Weird Weapons Part 2

Bat Bomb - Weird Weapon

Last week we began a series of posts about weird and bizzare weapons that have been used around the world at various points in time. Here’s the next installment of Weird Weapons.

The Gauntlet Dagger

At first glance you might think that the Gauntlet Dagger below, is a nasty bit of kit from the late Middle Ages. You’d be wrong, it’s from the First World War!

It’s intended for close quarters, hand to hand combat. I can’t say that I’m shocked that it didn’t catch on too much!

German Trench Club

German Trench Club

It’s often forgotten that there was a lot of hand to hand fighting in The First World War. Far too much emphasis on the machine gun and artillery in my opinion. Trench Raids were conducted by all sides in the war. They were designed to gather intelligence, capture prisoners or to take out one specific target. The raids would invariably result in close quarters fighting in which use of firearms could endanger your own comrades. As a reslt Clubs such as the German one above were often carried by raiding parties.

The Flaming Pig

Really.

pig

In 266BC the Greek City of Megara was under assault by the Macedonians. As the Macedonian forces got closer to Megara the defenders launched an attack of their fearsome new weapon. Flaming Pigs. The pigs were coated in resin, herded in the direction of the Macedonians and then set alight. The Pigs charged the Macedonian line causing fire and totally disrupting the assault. Of course the use of the Flaming Pig had it’s drawbacks: how do you aim a burning pig? They can, and often did, run in the wrong direction resulting in burning your own soldiers.

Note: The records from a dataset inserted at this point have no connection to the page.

`src/rtl/fir_stream_pkg.sv`:
```
// Shared types and constants for the FIR result serial streamer.
// Optional parity frame bit is enabled by defining FIR_STREAM_PARITY_EN.
package fir_stream_pkg;

    typedef enum logic [2:0] {
        S_IDLE    = 3'd0,
        S_FETCH   = 3'd1,
        S_WAIT    = 3'd2,
        S_START_B = 3'd3,
        S_DATA_B  = 3'd4,
        S_PAR_B   = 3'd5,
        S_STOP_B  = 3'd6,
        S_DONE    = 3'd7
    } state_e;

    localparam logic IDLE_LEVEL  = 1'b1;
    localparam logic START_LEVEL = 1'b0;

    // Serial bits per frame: start + data + optional parity + stop.
    function automatic int unsigned frame_bits(input int unsigned n, input bit parity);
        return n + 32'd2 + (parity ? 32'd1 : 32'd0);
    endfunction

endpackage

```
`src/rtl/fir_bit_timer.sv`:
```
// Bit-period down-counter: tick marks the last clock of each serial bit.
// Auto-reloads on tick; load realigns the period to the next cycle.
module fir_bit_timer #(
    parameter int unsigned CLKS_PER_BIT = 4
) (
    input  logic clk,
    input  logic rst,
    input  logic load_i,
    output logic tick_c_o
);

    localparam int unsigned CW = (CLKS_PER_BIT > 1) ? $clog2(CLKS_PER_BIT) : 1;
    localparam logic [CW-1:0] RELOAD = CW'(CLKS_PER_BIT - 1);

    logic [CW-1:0] cnt_q, cnt_d;

    always_comb begin
        cnt_d = cnt_q;
        if (load_i || (cnt_q == '0)) begin
            cnt_d = RELOAD;
        end else begin
            cnt_d = cnt_q - CW'(1);
        end
    end

    always_ff @(posedge clk) begin
        if (!rst) begin
            cnt_q <= RELOAD;
        end else begin
            cnt_q <= cnt_d;
        end
    end

    assign tick_c_o = (cnt_q == '0);

endmodule

```
`src/rtl/fir_result_streamer.sv`:
```
// Reads a block of words from data memory and streams each as a framed serial word on out.
// Defining FIR_STREAM_PARITY_EN adds an even-parity bit before the stop bit.
module fir_result_streamer
    import fir_stream_pkg::*;
#(
    parameter int unsigned N            = 24,
    parameter int unsigned CNT_W        = 16,
    parameter int unsigned CLKS_PER_BIT = 4,
    parameter int unsigned RD_LAT       = 1
) (
    input  logic             clk,
    input  logic             rst,
    input  logic             start,
    input  logic [N-1:0]     base_addr,
    input  logic [CNT_W-1:0] count,
    output logic [N-1:0]     mem_addr,
    output logic             mem_rd_en,
    input  logic [N-1:0]     mem_rdata,
    output logic             out,
    output logic             busy,
    output logic             done,
    output logic [CNT_W-1:0] sent
);

    localparam int unsigned BIT_IDX_W = (N > 1) ? $clog2(N) : 1;
    localparam int unsigned WAIT_W    = (RD_LAT > 1) ? $clog2(RD_LAT) : 1;
    localparam logic [BIT_IDX_W-1:0] LAST_BIT  = BIT_IDX_W'(N - 1);
    localparam logic [WAIT_W-1:0]    LAST_WAIT = WAIT_W'(RD_LAT - 1);

    state_e                 state_q, state_d;
    logic [N-1:0]           addr_q, addr_d;
    logic [CNT_W-1:0]       count_q, count_d;
    logic [CNT_W-1:0]       sent_q, sent_d;
    logic [N-1:0]           shift_q, shift_d;
    logic [BIT_IDX_W-1:0]   bit_idx_q, bit_idx_d;
    logic [WAIT_W-1:0]      wait_q, wait_d;
    logic                   out_q, out_d;
    logic                   busy_q, busy_d;
    logic                   done_q, done_d;
    logic                   rd_en_q, rd_en_d;
    logic [N-1:0]           mem_addr_q, mem_addr_d;
    logic                   tick;
`ifdef FIR_STREAM_PARITY_EN
    logic                   par_q, par_d;
`endif

    // Timer is realigned while waiting for read data so the start bit gets a full period.
    fir_bit_timer #(
        .CLKS_PER_BIT(CLKS_PER_BIT)
    ) u_bit_timer (
        .clk     (clk),
        .rst     (rst),
        .load_i  (state_q == S_WAIT),
        .tick_c_o(tick)
    );

    always_comb begin
        state_d    = state_q;
        addr_d     = addr_q;
        count_d    = count_q;
        sent_d     = sent_q;
        shift_d    = shift_q;
        bit_idx_d  = bit_idx_q;
        wait_d     = wait_q;
`ifdef FIR_STREAM_PARITY_EN
        par_d      = par_q;
`endif

        case (state_q)
            S_IDLE: begin
                if (start) begin
                    addr_d  = base_addr;
                    count_d = count;
                    sent_d  = '0;
                    state_d = (count == '0) ? S_DONE : S_FETCH;
                end
            end
            S_FETCH: begin
                wait_d  = '0;
                state_d = S_WAIT;
            end
            S_WAIT: begin
                if (wait_q == LAST_WAIT) begin
                    shift_d = mem_rdata;
`ifdef FIR_STREAM_PARITY_EN
                    par_d   = ^mem_rdata;
`endif
                    state_d = S_START_B;
                end else begin
                    wait_d = wait_q + WAIT_W'(1);
                end
            end
            S_START_B: begin
                if (tick) begin
                    bit_idx_d = '0;
                    state_d   = S_DATA_B;
                end
            end
            S_DATA_B: begin
                if (tick) begin
                    shift_d = shift_q >> 1;
                    if (bit_idx_q == LAST_BIT) begin
`ifdef FIR_STREAM_PARITY_EN
                        state_d = S_PAR_B;
`else
                        state_d = S_STOP_B;
`endif
                    end else begin
                        bit_idx_d = bit_idx_q + BIT_IDX_W'(1);
                    end
                end
            end
`ifdef FIR_STREAM_PARITY_EN
            S_PAR_B: begin
                if (tick) begin
                    state_d = S_STOP_B;
                end
            end
`endif
            S_STOP_B: begin
                if (tick) begin
                    sent_d  = sent_q + CNT_W'(1);
                    addr_d  = addr_q + N'(1);
                    state_d = (sent_d == count_q) ? S_DONE : S_FETCH;
                end
            end
            S_DONE: begin
                state_d = S_IDLE;
            end
            default: begin
                state_d = S_IDLE;
            end
        endcase
    end

    // Outputs are decoded from the next state so they register in step with it.
    always_comb begin
        out_d      = IDLE_LEVEL;
        busy_d     = (state_d != S_IDLE) && (state_d != S_DONE);
        done_d     = (state_d == S_DONE);
        rd_en_d    = (state_d == S_FETCH);
        mem_addr_d = (state_d == S_FETCH) ? addr_d : mem_addr_q;
        case (state_d)
            S_START_B: out_d = START_LEVEL;
            S_DATA_B:  out_d = shift_d[0];
`ifdef FIR_STREAM_PARITY_EN
            S_PAR_B:   out_d = par_d;
`endif
            default:   out_d = IDLE_LEVEL;
        endcase
    end

    always_ff @(posedge clk) begin
        if (!rst) begin
            state_q    <= S_IDLE;
            addr_q     <= '0;
            count_q    <= '0;
            sent_q     <= '0;
            shift_q    <= '0;
            bit_idx_q  <= '0;
            wait_q     <= '0;
            out_q      <= IDLE_LEVEL;
            busy_q     <= 1'b0;
            done_q     <= 1'b0;
            rd_en_q    <= 1'b0;
            mem_addr_q <= '0;
`ifdef FIR_STREAM_PARITY_EN
            par_q      <= 1'b0;
`endif
        end else begin
            state_q    <= state_d;
            addr_q     <= addr_d;
            count_q    <= count_d;
            sent_q     <= sent_d;
            shift_q    <= shift_d;
            bit_idx_q  <= bit_idx_d;
            wait_q     <= wait_d;
            out_q      <= out_d;
            busy_q     <= busy_d;
            done_q     <= done_d;
            rd_en_q    <= rd_en_d;
            mem_addr_q <= mem_addr_d;
`ifdef FIR_STREAM_PARITY_EN
            par_q      <= par_d;
`endif
        end
    end

    assign out       = out_q;
    assign busy      = busy_q;
    assign done      = done_q;
    assign mem_rd_en = rd_en_q;
    assign mem_addr  = mem_addr_q;
    assign sent      = sent_q;

endmodule

```
### config.mk
export PLATFORM = sky130hd
export DESIGN_NAME = aes_round_sched_flat
export DESIGN_NICKNAME = d
export VERILOG_FILES = /design/src/rtl/aes_pkg.sv /design/src/rtl/aes_round_sched_if.sv /design/src/rtl/aes_round_sched.sv /design/src/flat_wrapper.sv
export SDC_FILE = /design/constraint.sdc
export NUM_CORES = 1
export LEC_CHECK = 0
export BUFFER_PORTS_ARGS = -buffer_cell sky130_fd_sc_hd__clkbuf_2
export CAP_MARGIN = 20
export CORE_UTILIZATION = 53
export DETAILED_ROUTE_END_ITERATION = 8
export MAX_ROUTING_LAYER = met4
export PLACE_DENSITY = 0.83
export RECOVER_POWER = 50
export SETUP_SLACK_MARGIN = 0.05
export SYNTH_ARGS = -nofsm -noshare
export SYNTH_HDL_FRONTEND = slang
export SYNTH_SLANG_ARGS = --single-unit
### constraint.sdc
create_clock -name ap_clk -period 2.4 [get_ports ap_clk]
set_input_delay 0.24 -clock ap_clk [delete_from_list [all_inputs] [get_ports ap_clk]]
set_output_delay 0.24 -clock ap_clk [all_outputs]
set_load 0.02 [all_outputs]
### src/rtl/aes_pkg.sv
// Shared definitions for the AES decryption round scheduler: one-hot state
// encoding, statemt RAM owner codes and the legal round counts.
package aes_pkg;

  typedef enum logic [7:0] {
    S_IDLE = 8'b0000_0001,
    S_ARK0 = 8'b0000_0010,
    S_BSS  = 8'b0000_0100,
    S_ARK  = 8'b0000_1000,
    S_MIX  = 8'b0001_0000,
    S_BSSL = 8'b0010_0000,
    S_ARKL = 8'b0100_0000,
    S_DONE = 8'b1000_0000
  } state_e;

  typedef enum logic [1:0] {
    MEM_NONE = 2'd0,
    MEM_ARK  = 2'd1,
    MEM_BSS  = 2'd2,
    MEM_MIX  = 2'd3
  } mem_sel_e;

  localparam int unsigned NR_10 = 10;
  localparam int unsigned NR_12 = 12;
  localparam int unsigned NR_14 = 14;

endpackage

### src/rtl/aes_round_sched_if.sv
// Control/handshake bundle between the round scheduler, its host and the
// AddRoundKey / InvSubBytes+InvShiftRows / InvMixColumns engines.
interface aes_round_sched_if
  import aes_pkg::*;
#(
  parameter int NR_W = 5
) ();

  logic            ap_start;
  logic [NR_W-1:0] nr;
  logic            ap_done;
  logic            ap_idle;
  logic            ap_ready;
  logic            err;
  logic            ark_start;
  logic            ark_done;
  logic [NR_W-1:0] ark_n;
  logic            bss_start;
  logic            bss_done;
  logic            mix_start;
  logic            mix_done;
  mem_sel_e        mem_sel;
  logic [NR_W-1:0] round;

  // Scheduler side
  modport slave (
    input  ap_start, nr, ark_done, bss_done, mix_done,
    output ap_done, ap_idle, ap_ready, err,
    output ark_start, ark_n, bss_start, mix_start, mem_sel, round
  );

  // Host/engine side
  modport master (
    output ap_start, nr, ark_done, bss_done, mix_done,
    input  ap_done, ap_idle, ap_ready, err,
    input  ark_start, ark_n, bss_start, mix_start, mem_sel, round
  );

endinterface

Keeping with the animal theme – The Bat Bomb

This one never made it to the battlefield but was in the late stages of testing at the end of the Second World War. The idea was first mooted to the military by Lytle Adams. He proposed to place small timed explosive devices on bats which could then be dropped out of planes over Japanese Cities. The bats would naturally go and find somewhere to rest – ie Japanese buildings and then kerboom, and incendiary device would go off. The idea was adopted in 1942 and President Roosevelt asked for it to be tested. After several failed test runs the marines managed a successful raid on a mock village. However the Atomic Bombs were dropped shortly afterwards and the Bat Bomb was no longer needed,

Bat Bomb - Weird Weapon

You will notice that the bomb is quite large when considering the size of the bat. this was perfectly possible as the bat can carry weights well above their own.